## Task details
Filter the entries below down to the lines that hold "activity".

## Data for processing
# # # #

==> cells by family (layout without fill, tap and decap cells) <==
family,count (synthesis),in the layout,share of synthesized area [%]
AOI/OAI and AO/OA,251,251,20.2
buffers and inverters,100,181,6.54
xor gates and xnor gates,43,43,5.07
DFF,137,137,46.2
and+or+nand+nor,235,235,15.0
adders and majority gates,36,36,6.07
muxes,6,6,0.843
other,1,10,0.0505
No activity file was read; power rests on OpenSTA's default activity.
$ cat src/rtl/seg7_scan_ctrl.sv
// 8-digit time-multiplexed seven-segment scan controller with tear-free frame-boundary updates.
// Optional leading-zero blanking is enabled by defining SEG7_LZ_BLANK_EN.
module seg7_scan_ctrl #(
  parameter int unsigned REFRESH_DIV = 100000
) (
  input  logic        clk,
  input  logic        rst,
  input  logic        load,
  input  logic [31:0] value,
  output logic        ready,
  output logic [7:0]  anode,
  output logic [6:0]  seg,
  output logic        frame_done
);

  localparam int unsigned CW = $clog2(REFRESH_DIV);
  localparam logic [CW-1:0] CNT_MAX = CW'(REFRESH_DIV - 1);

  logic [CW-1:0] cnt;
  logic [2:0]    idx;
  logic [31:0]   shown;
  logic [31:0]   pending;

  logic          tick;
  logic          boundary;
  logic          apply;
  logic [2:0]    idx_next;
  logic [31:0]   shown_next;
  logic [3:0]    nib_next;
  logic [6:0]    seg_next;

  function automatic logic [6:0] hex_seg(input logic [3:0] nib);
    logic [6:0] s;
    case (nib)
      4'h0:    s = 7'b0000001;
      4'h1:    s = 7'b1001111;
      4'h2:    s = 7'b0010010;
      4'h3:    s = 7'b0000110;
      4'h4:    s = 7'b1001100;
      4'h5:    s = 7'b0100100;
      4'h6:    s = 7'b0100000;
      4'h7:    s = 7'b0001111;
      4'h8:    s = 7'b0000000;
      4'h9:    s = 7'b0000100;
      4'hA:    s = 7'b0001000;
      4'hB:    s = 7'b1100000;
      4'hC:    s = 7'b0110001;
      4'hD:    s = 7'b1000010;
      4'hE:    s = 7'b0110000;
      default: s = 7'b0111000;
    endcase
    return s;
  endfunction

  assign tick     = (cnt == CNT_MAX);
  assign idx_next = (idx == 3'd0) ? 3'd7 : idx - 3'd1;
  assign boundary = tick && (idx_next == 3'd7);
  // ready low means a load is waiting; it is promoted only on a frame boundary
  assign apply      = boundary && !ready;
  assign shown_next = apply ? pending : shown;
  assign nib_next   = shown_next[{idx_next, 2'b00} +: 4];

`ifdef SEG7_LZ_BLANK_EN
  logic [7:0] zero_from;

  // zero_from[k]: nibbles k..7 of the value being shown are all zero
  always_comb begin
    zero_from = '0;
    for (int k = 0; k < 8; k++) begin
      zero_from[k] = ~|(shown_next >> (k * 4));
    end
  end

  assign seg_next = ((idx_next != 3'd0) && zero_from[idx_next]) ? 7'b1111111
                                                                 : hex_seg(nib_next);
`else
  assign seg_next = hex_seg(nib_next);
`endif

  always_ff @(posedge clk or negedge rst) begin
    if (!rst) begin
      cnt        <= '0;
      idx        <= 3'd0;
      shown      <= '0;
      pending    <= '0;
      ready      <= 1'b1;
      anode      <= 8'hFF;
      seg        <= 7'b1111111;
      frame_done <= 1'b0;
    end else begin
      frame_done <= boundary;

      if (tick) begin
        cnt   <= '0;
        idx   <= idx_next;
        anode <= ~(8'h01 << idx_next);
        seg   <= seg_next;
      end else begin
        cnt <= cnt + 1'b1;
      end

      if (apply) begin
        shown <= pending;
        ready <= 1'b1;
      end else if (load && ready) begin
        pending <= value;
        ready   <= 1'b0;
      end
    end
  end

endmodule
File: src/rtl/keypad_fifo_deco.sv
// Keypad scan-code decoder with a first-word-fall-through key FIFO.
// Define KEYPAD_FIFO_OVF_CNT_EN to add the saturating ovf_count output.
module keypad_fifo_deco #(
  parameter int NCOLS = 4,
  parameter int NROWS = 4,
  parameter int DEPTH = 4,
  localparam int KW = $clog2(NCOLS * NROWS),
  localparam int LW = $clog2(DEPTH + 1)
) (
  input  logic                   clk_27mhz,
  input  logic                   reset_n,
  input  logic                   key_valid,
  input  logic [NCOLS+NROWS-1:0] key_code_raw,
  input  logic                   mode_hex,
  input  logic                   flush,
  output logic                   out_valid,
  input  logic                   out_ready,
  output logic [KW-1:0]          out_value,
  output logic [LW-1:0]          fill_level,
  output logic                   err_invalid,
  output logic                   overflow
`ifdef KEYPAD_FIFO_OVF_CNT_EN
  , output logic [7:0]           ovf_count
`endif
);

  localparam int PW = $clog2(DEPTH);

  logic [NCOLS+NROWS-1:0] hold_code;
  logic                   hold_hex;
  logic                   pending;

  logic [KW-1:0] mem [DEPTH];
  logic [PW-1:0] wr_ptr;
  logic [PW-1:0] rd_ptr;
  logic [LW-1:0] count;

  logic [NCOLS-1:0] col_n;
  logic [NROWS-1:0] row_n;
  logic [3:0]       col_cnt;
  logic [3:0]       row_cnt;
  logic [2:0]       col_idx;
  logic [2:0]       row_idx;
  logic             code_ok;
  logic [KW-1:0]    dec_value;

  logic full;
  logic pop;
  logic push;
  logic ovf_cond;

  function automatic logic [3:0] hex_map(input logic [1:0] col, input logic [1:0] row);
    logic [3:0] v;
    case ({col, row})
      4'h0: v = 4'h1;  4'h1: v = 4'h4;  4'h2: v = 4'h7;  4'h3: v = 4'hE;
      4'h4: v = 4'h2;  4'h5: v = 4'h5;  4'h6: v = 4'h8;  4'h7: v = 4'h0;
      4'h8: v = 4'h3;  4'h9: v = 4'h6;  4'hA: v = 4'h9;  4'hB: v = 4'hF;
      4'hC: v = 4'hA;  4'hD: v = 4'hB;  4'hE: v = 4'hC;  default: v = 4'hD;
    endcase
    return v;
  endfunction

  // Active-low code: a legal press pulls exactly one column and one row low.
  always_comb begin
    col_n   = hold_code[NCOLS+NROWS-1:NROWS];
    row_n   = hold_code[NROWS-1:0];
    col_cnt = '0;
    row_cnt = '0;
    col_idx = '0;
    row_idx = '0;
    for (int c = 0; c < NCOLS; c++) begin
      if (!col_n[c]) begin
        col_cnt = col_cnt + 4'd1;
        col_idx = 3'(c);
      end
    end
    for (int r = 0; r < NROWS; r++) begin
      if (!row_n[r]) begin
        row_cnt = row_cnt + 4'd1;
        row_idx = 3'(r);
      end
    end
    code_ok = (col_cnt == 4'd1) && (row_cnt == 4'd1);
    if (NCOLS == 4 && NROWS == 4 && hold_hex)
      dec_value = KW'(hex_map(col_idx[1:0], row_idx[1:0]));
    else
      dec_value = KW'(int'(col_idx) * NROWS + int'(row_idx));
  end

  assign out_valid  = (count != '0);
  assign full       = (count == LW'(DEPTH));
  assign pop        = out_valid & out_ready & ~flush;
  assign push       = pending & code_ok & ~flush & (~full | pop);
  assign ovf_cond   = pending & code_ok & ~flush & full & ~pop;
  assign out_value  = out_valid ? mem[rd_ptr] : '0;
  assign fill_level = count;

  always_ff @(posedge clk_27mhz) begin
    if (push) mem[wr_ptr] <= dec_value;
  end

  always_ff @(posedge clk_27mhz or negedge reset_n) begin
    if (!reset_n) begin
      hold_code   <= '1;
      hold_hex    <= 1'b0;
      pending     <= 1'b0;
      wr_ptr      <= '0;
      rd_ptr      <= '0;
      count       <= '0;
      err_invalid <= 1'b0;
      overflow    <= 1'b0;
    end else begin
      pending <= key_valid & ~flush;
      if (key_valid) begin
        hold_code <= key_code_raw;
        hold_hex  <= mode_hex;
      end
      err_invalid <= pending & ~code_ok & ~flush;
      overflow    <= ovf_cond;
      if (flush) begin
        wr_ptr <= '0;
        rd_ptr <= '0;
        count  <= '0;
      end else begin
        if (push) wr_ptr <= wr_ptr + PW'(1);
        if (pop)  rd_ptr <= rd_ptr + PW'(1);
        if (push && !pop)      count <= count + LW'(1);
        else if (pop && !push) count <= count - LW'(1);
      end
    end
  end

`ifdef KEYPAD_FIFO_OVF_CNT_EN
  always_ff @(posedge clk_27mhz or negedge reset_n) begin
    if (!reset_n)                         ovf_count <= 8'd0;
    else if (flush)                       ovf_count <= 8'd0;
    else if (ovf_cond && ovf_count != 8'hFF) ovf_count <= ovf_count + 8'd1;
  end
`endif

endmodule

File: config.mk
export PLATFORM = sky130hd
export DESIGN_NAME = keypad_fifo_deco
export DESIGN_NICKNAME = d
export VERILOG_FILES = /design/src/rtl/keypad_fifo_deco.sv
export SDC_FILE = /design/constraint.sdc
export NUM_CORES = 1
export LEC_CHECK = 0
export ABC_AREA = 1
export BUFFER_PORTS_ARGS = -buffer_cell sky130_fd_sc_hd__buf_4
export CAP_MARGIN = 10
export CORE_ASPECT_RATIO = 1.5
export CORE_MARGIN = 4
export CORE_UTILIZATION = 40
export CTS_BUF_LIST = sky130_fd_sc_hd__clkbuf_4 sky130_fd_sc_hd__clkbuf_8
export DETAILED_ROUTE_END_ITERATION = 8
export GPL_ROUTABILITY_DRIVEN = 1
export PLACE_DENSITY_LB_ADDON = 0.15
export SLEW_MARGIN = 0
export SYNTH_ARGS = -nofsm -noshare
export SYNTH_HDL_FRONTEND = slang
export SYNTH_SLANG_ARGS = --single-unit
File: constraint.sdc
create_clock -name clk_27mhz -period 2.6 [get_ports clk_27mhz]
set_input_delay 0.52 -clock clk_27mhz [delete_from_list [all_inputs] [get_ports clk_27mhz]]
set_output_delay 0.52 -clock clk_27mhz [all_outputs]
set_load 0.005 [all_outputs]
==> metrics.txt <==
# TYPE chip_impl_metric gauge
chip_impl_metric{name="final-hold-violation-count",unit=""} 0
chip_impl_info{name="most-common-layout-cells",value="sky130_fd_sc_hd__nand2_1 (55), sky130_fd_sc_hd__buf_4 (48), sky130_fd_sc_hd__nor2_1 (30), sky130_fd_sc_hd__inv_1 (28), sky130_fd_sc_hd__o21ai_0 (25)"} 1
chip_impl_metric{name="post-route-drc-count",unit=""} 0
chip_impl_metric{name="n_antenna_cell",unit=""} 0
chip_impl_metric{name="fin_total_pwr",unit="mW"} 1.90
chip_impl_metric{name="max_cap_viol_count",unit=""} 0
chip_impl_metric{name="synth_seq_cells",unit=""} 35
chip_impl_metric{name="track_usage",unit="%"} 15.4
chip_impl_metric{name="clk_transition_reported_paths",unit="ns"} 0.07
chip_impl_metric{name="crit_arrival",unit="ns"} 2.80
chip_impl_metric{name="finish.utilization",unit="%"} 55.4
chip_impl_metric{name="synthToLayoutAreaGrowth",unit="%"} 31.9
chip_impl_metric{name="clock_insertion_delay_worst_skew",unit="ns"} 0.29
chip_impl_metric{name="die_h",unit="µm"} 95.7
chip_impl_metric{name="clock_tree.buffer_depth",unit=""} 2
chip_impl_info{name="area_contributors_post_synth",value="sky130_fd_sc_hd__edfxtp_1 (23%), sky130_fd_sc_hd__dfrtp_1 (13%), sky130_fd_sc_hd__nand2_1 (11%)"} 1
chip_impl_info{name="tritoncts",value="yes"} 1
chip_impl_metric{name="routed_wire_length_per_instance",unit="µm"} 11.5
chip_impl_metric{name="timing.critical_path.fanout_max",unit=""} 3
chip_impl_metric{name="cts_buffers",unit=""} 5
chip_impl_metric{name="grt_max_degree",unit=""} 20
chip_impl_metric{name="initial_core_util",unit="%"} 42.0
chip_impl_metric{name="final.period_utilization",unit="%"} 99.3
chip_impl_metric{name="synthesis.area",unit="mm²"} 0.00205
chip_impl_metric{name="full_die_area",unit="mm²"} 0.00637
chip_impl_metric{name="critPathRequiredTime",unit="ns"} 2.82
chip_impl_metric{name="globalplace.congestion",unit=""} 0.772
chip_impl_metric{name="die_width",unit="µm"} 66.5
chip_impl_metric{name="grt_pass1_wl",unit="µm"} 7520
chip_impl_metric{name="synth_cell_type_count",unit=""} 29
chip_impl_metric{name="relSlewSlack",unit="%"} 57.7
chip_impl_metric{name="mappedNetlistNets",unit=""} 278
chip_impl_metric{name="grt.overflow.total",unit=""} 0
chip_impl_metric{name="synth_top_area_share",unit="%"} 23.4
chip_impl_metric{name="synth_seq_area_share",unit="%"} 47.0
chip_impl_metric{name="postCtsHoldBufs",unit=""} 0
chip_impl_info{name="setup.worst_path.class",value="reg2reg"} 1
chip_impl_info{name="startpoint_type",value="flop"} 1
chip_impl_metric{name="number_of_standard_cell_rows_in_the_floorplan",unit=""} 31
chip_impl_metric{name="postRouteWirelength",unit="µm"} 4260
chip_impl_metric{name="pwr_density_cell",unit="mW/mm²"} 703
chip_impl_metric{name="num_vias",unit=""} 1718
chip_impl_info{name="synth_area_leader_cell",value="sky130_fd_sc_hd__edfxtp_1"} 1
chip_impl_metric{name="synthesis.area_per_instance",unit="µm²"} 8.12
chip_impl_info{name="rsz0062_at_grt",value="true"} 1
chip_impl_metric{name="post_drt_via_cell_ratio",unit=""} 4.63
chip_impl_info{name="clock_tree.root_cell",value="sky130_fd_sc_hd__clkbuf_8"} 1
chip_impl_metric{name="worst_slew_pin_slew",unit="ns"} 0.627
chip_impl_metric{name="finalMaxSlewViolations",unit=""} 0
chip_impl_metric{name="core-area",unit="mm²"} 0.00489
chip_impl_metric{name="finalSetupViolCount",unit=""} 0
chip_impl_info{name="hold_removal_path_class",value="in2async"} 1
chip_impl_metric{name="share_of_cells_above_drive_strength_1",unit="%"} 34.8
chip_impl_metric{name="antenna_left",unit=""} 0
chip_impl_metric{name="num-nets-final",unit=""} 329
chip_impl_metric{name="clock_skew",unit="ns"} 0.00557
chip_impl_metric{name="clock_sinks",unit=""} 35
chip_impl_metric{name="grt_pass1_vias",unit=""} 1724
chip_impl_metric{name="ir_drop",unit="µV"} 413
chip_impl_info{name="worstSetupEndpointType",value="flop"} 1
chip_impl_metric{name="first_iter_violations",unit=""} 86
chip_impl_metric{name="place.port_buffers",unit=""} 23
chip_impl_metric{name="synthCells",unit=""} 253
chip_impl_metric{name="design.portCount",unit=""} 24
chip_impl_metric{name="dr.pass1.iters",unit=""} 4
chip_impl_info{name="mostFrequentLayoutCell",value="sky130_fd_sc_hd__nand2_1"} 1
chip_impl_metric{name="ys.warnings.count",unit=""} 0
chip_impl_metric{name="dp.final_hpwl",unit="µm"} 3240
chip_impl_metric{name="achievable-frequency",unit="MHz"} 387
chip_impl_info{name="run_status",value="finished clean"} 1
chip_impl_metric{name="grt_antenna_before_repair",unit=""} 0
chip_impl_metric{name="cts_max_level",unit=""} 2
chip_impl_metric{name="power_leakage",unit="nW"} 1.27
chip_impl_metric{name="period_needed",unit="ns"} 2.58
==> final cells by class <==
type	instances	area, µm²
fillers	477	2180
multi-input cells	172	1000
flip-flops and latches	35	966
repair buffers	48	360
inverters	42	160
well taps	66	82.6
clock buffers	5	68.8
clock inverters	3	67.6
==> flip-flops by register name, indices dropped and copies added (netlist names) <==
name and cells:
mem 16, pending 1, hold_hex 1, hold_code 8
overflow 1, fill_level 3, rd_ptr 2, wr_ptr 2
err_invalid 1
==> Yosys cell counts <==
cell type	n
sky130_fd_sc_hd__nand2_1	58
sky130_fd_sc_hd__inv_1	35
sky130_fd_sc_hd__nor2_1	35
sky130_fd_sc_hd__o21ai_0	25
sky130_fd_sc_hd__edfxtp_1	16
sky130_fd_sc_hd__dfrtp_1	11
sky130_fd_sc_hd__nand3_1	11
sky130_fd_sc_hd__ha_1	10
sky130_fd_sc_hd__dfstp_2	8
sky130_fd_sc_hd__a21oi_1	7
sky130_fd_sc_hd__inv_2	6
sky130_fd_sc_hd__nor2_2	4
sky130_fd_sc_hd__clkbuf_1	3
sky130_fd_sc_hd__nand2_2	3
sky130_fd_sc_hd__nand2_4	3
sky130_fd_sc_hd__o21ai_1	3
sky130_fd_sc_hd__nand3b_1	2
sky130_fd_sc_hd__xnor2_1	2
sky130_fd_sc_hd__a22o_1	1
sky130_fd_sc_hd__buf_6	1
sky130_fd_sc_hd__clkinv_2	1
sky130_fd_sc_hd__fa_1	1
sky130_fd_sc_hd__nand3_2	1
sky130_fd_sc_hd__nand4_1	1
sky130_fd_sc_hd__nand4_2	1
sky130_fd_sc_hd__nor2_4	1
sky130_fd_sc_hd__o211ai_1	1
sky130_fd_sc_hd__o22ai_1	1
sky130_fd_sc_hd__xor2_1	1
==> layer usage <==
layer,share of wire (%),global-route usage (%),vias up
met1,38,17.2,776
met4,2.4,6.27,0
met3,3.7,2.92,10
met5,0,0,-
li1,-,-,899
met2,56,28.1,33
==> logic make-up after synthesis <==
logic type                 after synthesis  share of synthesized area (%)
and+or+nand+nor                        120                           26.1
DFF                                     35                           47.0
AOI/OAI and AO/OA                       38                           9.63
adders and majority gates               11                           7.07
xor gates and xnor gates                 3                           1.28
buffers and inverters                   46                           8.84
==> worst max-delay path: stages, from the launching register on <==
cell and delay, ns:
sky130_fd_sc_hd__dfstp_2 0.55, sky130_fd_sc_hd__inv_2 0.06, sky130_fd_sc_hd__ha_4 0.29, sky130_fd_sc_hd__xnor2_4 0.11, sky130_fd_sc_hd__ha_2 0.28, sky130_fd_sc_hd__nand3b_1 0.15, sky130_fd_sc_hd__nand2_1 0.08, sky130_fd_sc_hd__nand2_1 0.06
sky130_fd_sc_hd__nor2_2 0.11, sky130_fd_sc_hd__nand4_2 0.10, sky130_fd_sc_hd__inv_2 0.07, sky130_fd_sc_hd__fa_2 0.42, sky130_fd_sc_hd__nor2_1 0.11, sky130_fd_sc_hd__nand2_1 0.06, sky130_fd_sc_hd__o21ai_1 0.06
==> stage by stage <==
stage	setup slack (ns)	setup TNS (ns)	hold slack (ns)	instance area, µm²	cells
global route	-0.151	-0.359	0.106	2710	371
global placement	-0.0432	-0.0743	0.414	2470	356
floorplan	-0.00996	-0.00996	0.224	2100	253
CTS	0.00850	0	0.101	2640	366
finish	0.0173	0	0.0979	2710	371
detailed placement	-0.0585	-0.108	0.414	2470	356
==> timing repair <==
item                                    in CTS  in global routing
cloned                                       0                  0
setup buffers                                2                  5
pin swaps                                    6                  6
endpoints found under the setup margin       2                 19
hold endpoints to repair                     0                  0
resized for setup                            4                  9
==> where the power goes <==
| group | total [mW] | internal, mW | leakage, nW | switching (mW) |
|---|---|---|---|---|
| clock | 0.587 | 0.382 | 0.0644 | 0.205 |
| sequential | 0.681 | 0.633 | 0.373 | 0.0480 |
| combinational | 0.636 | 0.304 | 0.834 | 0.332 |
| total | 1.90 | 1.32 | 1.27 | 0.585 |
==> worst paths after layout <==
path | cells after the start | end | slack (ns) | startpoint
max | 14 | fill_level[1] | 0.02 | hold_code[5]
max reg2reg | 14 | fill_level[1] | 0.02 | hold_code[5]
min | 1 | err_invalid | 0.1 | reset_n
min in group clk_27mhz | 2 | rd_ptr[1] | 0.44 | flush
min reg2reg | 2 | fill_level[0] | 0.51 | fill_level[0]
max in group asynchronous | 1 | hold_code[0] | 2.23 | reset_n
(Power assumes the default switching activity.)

# # # #

## Solution to this task
No activity file was read; power rests on OpenSTA's default activity.
(Power assumes the default switching activity.)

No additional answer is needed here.